Start of Source information

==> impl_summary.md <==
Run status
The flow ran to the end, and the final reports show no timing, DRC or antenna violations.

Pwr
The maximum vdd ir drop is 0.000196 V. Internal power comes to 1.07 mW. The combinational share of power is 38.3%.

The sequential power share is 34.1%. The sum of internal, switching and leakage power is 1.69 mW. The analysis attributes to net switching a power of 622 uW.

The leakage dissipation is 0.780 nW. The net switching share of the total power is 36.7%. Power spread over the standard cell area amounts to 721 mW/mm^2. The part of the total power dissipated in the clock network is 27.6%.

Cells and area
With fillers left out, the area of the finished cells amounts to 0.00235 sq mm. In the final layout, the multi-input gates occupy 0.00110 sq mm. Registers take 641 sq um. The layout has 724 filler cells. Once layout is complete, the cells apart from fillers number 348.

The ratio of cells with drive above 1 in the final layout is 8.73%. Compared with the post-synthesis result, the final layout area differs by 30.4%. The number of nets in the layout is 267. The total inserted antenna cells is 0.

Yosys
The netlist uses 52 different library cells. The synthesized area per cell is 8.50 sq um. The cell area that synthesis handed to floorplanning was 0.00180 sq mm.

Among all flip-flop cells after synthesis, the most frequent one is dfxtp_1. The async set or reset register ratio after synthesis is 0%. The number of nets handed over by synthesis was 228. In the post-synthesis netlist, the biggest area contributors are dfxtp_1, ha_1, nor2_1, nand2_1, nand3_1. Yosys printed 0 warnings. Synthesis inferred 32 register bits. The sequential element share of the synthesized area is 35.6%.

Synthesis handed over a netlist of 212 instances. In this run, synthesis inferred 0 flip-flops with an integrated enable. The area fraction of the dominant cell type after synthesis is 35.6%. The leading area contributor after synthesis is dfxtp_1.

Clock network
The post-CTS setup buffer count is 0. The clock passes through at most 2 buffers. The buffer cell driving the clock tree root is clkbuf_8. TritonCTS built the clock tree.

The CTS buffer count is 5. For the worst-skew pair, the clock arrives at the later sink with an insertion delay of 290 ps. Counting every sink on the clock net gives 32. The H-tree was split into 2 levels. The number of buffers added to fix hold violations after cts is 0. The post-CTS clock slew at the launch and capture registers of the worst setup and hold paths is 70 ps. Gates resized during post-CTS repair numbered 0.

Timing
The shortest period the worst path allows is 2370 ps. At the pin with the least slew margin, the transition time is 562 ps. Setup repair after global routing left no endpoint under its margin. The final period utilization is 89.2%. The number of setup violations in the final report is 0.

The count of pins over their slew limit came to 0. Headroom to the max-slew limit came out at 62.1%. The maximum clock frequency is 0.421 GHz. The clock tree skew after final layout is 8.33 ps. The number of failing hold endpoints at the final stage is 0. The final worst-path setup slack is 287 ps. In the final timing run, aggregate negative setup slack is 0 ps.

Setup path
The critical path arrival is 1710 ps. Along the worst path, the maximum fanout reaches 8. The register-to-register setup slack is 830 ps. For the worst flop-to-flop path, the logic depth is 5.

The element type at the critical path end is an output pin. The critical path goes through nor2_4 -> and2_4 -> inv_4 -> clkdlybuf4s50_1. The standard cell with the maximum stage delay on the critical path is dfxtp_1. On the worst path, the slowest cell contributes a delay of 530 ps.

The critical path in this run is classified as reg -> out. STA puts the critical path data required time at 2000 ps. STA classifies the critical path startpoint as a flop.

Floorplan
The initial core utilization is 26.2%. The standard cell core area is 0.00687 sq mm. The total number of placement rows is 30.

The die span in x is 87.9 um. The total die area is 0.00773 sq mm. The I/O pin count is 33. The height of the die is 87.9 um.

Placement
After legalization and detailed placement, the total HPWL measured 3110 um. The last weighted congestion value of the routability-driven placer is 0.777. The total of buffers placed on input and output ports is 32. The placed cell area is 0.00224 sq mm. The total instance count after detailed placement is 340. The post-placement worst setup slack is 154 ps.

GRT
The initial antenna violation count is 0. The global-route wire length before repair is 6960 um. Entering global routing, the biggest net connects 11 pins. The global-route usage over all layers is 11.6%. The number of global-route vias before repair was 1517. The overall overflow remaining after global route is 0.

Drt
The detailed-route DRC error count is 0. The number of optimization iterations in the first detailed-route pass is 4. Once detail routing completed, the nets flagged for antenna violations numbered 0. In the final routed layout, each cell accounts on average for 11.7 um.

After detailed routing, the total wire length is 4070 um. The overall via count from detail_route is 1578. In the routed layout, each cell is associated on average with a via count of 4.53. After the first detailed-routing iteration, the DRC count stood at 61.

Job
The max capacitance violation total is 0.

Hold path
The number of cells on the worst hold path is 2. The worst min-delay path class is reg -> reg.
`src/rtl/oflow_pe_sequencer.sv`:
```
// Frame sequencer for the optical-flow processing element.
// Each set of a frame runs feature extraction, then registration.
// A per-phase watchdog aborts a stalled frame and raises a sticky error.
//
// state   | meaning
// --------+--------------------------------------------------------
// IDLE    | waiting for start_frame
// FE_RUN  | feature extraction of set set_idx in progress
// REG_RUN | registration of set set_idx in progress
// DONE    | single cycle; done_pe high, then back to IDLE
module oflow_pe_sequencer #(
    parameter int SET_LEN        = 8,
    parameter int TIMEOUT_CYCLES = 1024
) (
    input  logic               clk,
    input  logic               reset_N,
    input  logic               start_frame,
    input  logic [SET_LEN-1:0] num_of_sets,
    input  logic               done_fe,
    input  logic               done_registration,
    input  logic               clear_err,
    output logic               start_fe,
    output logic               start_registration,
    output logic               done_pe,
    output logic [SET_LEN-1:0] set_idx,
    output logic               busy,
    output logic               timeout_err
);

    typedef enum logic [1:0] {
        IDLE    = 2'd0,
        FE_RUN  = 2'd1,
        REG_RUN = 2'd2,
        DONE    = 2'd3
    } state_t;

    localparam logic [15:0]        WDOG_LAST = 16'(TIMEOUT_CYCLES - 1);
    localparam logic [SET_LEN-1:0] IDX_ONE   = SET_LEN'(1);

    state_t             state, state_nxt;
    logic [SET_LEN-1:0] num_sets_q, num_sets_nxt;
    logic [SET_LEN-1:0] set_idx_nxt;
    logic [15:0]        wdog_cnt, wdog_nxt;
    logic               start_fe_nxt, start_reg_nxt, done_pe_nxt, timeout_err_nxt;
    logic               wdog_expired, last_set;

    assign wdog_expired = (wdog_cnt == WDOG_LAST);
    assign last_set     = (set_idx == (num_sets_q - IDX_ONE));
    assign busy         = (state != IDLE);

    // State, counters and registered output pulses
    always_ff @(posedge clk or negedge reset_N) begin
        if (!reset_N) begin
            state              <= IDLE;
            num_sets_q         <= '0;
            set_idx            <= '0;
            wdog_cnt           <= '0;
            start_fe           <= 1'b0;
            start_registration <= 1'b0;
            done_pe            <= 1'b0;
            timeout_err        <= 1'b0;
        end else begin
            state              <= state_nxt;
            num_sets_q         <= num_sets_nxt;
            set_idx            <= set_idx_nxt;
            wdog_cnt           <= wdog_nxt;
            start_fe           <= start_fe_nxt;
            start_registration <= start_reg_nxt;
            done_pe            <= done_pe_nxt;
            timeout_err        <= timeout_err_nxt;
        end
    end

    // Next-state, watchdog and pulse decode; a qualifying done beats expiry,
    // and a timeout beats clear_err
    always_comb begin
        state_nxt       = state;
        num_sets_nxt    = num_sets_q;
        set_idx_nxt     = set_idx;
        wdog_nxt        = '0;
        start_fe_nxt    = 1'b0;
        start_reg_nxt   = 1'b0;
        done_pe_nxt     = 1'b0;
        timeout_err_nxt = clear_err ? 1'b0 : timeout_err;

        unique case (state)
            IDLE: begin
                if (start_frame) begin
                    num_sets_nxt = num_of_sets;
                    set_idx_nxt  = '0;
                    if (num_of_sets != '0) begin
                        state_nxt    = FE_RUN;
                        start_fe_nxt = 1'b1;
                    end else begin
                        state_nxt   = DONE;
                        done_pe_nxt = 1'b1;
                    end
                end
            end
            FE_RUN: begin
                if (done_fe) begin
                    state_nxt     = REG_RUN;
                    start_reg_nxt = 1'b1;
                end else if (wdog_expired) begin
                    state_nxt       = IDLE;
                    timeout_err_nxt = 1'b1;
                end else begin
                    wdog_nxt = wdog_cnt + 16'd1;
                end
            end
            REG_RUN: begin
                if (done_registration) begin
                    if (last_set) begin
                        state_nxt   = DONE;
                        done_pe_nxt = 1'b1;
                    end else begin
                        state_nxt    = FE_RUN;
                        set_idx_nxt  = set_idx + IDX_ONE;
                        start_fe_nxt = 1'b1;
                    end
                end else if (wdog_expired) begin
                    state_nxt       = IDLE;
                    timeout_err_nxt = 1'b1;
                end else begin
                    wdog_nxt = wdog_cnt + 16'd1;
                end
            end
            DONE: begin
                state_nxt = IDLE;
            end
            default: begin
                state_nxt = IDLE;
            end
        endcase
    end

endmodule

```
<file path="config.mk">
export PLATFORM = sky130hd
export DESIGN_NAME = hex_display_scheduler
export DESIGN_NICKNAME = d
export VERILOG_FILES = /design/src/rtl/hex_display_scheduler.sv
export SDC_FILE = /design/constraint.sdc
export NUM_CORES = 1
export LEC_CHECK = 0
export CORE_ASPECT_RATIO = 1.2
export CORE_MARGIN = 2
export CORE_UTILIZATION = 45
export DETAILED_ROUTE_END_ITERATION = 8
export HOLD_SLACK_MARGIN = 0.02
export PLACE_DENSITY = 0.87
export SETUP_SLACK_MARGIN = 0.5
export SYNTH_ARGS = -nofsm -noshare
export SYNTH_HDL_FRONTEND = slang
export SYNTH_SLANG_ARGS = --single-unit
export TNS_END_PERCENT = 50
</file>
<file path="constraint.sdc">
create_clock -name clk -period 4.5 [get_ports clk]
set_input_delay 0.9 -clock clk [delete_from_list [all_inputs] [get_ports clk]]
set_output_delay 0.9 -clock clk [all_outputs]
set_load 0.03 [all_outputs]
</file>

End of Source information
Start of Source information

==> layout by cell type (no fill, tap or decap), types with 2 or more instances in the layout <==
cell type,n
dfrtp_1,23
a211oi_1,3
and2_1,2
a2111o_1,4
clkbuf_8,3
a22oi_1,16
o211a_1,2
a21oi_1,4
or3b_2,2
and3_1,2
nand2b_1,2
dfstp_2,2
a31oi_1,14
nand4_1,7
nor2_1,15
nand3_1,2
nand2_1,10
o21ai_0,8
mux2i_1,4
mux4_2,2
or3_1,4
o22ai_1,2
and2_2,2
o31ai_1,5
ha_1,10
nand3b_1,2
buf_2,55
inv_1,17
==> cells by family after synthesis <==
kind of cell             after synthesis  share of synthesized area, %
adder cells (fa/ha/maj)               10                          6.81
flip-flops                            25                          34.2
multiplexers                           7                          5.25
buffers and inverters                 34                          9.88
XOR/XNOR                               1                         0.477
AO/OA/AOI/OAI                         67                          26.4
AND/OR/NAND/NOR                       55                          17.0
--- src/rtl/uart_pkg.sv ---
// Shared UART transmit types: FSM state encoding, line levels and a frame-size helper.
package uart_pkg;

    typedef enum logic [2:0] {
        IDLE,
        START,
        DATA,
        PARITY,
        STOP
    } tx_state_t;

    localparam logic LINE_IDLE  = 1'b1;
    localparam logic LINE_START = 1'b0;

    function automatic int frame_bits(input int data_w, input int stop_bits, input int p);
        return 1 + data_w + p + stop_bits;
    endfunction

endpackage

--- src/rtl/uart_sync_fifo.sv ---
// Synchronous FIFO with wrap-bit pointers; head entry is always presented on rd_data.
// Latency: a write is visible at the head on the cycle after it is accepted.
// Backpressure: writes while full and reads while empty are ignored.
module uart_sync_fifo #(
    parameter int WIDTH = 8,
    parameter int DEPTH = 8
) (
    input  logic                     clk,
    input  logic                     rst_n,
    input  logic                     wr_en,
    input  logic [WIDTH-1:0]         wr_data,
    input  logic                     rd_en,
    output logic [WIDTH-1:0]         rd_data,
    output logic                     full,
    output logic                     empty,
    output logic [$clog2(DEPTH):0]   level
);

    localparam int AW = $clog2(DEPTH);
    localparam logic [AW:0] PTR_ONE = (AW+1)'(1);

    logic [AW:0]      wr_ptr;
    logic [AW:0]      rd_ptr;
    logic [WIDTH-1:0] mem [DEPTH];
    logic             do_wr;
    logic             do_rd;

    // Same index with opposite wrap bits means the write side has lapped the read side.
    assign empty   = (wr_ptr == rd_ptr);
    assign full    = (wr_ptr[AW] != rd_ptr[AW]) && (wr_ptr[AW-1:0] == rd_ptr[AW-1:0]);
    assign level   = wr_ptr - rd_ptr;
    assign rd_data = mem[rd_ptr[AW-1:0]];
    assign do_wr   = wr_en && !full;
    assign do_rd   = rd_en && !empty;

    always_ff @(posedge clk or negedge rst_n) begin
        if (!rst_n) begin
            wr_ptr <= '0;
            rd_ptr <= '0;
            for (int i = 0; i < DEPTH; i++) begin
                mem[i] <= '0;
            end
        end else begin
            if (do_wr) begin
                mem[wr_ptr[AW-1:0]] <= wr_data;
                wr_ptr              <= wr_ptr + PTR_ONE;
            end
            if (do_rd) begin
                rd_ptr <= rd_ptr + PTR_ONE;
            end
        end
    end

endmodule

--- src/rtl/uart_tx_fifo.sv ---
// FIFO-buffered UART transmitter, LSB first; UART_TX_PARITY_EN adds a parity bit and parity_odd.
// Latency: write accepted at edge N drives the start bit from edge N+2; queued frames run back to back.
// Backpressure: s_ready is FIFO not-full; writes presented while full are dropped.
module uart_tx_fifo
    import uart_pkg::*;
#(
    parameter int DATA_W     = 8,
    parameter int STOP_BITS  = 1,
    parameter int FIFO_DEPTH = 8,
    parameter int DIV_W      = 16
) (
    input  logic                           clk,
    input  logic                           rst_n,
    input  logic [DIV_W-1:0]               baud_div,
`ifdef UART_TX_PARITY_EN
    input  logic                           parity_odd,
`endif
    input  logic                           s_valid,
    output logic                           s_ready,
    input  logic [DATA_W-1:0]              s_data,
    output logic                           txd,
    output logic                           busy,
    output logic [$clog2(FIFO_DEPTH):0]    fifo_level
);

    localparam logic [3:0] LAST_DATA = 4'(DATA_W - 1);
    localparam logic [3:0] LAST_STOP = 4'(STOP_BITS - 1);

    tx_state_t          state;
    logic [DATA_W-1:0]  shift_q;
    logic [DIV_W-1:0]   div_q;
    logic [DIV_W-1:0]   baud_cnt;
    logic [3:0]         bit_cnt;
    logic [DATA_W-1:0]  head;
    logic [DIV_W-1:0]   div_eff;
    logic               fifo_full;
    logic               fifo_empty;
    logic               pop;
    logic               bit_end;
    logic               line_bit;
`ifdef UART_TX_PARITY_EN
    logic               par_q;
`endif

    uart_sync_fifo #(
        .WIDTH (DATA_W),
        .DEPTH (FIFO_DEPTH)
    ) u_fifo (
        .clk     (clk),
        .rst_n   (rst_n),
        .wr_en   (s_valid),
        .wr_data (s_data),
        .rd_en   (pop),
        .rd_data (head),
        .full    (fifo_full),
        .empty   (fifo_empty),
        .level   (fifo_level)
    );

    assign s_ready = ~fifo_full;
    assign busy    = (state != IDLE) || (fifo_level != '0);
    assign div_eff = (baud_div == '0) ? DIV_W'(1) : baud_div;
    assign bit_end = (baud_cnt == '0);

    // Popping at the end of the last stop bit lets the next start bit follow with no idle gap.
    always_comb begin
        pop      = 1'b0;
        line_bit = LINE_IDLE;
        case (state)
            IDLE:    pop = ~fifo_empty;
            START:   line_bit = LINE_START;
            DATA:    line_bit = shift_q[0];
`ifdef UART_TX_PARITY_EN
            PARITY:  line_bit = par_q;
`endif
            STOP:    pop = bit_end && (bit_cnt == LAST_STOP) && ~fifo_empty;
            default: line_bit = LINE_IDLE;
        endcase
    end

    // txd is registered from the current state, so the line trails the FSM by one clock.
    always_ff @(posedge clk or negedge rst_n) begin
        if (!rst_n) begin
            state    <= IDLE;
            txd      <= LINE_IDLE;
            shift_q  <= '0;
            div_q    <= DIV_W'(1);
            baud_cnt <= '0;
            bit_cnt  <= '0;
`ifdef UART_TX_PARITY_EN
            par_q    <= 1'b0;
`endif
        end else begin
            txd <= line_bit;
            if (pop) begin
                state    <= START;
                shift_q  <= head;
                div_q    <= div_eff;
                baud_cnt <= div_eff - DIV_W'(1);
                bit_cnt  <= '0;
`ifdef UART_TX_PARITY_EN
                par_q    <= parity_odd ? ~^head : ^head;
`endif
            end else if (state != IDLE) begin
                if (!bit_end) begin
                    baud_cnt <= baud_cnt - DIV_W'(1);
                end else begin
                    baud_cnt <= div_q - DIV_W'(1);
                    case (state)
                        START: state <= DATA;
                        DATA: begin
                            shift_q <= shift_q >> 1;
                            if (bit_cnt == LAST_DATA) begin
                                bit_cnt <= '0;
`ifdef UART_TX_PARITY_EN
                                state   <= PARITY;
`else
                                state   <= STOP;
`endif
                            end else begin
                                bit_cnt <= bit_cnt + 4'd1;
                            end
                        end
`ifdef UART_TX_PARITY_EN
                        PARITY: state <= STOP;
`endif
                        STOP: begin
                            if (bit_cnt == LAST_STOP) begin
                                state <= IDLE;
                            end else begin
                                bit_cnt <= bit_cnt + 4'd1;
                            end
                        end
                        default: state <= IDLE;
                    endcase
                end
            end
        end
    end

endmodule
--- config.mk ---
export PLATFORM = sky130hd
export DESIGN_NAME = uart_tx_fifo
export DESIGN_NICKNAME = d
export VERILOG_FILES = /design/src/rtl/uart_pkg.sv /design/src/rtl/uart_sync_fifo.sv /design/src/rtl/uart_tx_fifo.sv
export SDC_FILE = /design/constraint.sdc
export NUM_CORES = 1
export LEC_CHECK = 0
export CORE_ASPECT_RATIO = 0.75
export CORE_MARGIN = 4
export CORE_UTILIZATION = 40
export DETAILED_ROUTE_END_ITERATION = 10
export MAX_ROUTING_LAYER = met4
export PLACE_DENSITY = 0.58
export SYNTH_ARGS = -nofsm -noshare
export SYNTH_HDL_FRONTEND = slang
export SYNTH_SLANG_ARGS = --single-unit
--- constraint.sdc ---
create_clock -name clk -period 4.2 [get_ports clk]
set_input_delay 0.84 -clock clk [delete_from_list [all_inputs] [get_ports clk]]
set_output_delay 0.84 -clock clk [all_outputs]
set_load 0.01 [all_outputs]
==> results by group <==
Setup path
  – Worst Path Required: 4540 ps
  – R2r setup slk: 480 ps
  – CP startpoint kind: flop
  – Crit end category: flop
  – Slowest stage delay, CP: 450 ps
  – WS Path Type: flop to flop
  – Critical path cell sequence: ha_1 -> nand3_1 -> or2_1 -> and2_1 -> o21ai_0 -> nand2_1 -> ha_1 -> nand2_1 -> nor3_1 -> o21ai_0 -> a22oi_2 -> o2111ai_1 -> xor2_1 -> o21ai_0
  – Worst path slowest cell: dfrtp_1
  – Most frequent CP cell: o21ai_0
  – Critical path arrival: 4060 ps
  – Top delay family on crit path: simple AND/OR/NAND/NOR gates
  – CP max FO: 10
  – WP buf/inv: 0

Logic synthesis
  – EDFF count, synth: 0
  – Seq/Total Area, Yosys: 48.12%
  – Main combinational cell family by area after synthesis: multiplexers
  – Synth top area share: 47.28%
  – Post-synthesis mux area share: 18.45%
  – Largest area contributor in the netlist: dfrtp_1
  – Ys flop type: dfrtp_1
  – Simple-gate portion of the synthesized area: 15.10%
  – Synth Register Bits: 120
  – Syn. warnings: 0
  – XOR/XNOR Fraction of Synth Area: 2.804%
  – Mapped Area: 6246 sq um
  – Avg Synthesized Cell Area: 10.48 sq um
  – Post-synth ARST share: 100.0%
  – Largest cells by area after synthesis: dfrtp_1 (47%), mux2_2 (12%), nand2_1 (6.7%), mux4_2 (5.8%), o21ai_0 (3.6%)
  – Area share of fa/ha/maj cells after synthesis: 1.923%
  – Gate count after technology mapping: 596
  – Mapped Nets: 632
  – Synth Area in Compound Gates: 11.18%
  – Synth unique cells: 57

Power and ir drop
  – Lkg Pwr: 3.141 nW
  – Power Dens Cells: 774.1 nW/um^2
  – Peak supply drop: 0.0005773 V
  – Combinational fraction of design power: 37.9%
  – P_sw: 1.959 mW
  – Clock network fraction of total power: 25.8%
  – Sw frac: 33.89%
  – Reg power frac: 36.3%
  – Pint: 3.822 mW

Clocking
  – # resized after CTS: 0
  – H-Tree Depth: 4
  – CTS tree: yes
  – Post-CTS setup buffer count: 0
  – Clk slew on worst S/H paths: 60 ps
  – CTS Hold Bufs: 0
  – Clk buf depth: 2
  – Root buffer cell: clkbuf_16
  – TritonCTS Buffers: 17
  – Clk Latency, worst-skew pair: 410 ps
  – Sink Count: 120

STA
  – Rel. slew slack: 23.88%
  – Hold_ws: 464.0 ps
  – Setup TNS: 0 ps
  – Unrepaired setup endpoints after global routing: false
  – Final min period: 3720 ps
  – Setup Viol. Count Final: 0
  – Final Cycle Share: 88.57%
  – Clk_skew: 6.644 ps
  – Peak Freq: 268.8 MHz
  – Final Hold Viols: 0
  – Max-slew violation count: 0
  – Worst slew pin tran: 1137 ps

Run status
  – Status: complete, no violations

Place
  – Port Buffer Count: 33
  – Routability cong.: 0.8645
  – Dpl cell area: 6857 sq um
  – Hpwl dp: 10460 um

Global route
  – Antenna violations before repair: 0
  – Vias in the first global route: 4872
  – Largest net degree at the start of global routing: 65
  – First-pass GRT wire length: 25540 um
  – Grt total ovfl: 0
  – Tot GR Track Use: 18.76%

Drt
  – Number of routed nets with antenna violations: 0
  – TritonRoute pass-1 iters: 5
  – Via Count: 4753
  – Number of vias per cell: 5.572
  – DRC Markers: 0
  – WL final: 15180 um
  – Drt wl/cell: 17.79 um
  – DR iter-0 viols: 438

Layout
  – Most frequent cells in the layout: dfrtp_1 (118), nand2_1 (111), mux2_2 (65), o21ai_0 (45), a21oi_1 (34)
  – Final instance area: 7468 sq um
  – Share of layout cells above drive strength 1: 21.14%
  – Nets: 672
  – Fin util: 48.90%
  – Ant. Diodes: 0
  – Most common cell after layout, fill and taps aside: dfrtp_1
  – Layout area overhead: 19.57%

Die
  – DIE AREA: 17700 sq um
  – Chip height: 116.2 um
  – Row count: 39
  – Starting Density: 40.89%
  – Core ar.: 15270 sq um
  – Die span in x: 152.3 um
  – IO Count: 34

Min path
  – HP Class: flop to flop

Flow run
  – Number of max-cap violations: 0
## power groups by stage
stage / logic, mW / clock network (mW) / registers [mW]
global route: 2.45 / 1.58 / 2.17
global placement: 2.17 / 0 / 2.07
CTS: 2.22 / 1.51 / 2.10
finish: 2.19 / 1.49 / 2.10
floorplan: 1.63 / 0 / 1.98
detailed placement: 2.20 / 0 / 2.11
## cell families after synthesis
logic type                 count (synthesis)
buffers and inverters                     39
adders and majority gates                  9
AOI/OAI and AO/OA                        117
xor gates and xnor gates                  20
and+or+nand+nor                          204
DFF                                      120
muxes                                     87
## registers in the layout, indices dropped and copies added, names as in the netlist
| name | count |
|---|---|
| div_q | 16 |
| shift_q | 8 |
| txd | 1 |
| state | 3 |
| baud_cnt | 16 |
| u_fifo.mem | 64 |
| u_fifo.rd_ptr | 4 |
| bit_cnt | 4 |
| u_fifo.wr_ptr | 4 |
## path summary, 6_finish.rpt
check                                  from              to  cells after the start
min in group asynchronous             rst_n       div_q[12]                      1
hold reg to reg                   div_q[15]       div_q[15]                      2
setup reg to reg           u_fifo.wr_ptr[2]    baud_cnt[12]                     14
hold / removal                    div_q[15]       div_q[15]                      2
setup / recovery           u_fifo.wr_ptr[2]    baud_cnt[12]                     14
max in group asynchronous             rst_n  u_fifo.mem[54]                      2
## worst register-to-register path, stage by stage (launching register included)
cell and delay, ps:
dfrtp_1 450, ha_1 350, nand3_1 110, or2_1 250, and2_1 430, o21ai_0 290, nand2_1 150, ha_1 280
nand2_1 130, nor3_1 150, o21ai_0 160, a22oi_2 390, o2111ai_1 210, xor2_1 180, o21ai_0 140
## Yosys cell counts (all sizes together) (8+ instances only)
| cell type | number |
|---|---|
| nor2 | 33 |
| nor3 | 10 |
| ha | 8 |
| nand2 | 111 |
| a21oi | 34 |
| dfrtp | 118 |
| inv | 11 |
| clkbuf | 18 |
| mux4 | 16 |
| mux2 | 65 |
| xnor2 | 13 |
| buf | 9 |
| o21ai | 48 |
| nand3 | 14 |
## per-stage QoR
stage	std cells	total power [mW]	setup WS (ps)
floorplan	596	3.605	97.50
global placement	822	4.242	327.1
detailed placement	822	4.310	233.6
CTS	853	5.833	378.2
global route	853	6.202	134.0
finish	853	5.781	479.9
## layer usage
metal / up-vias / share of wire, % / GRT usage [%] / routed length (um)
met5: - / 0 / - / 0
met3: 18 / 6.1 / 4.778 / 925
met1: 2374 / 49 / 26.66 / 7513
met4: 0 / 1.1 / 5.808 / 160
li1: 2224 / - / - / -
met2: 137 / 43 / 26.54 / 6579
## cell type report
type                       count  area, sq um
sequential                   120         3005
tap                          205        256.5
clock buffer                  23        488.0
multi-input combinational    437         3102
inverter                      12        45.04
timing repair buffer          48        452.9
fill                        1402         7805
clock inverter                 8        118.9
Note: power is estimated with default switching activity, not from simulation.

End of Source information

Please find all lines of the entries that hold the string "leakage" and copy them.

→ **Solution to this task**
The sequential power share is 34.1%. The sum of internal, switching and leakage power is 1.69 mW. The analysis attributes to net switching a power of 622 uW.
The leakage dissipation is 0.780 nW. The net switching share of the total power is 36.7%. Power spread over the standard cell area amounts to 721 mW/mm^2. The part of the total power dissipated in the clock network is 27.6%.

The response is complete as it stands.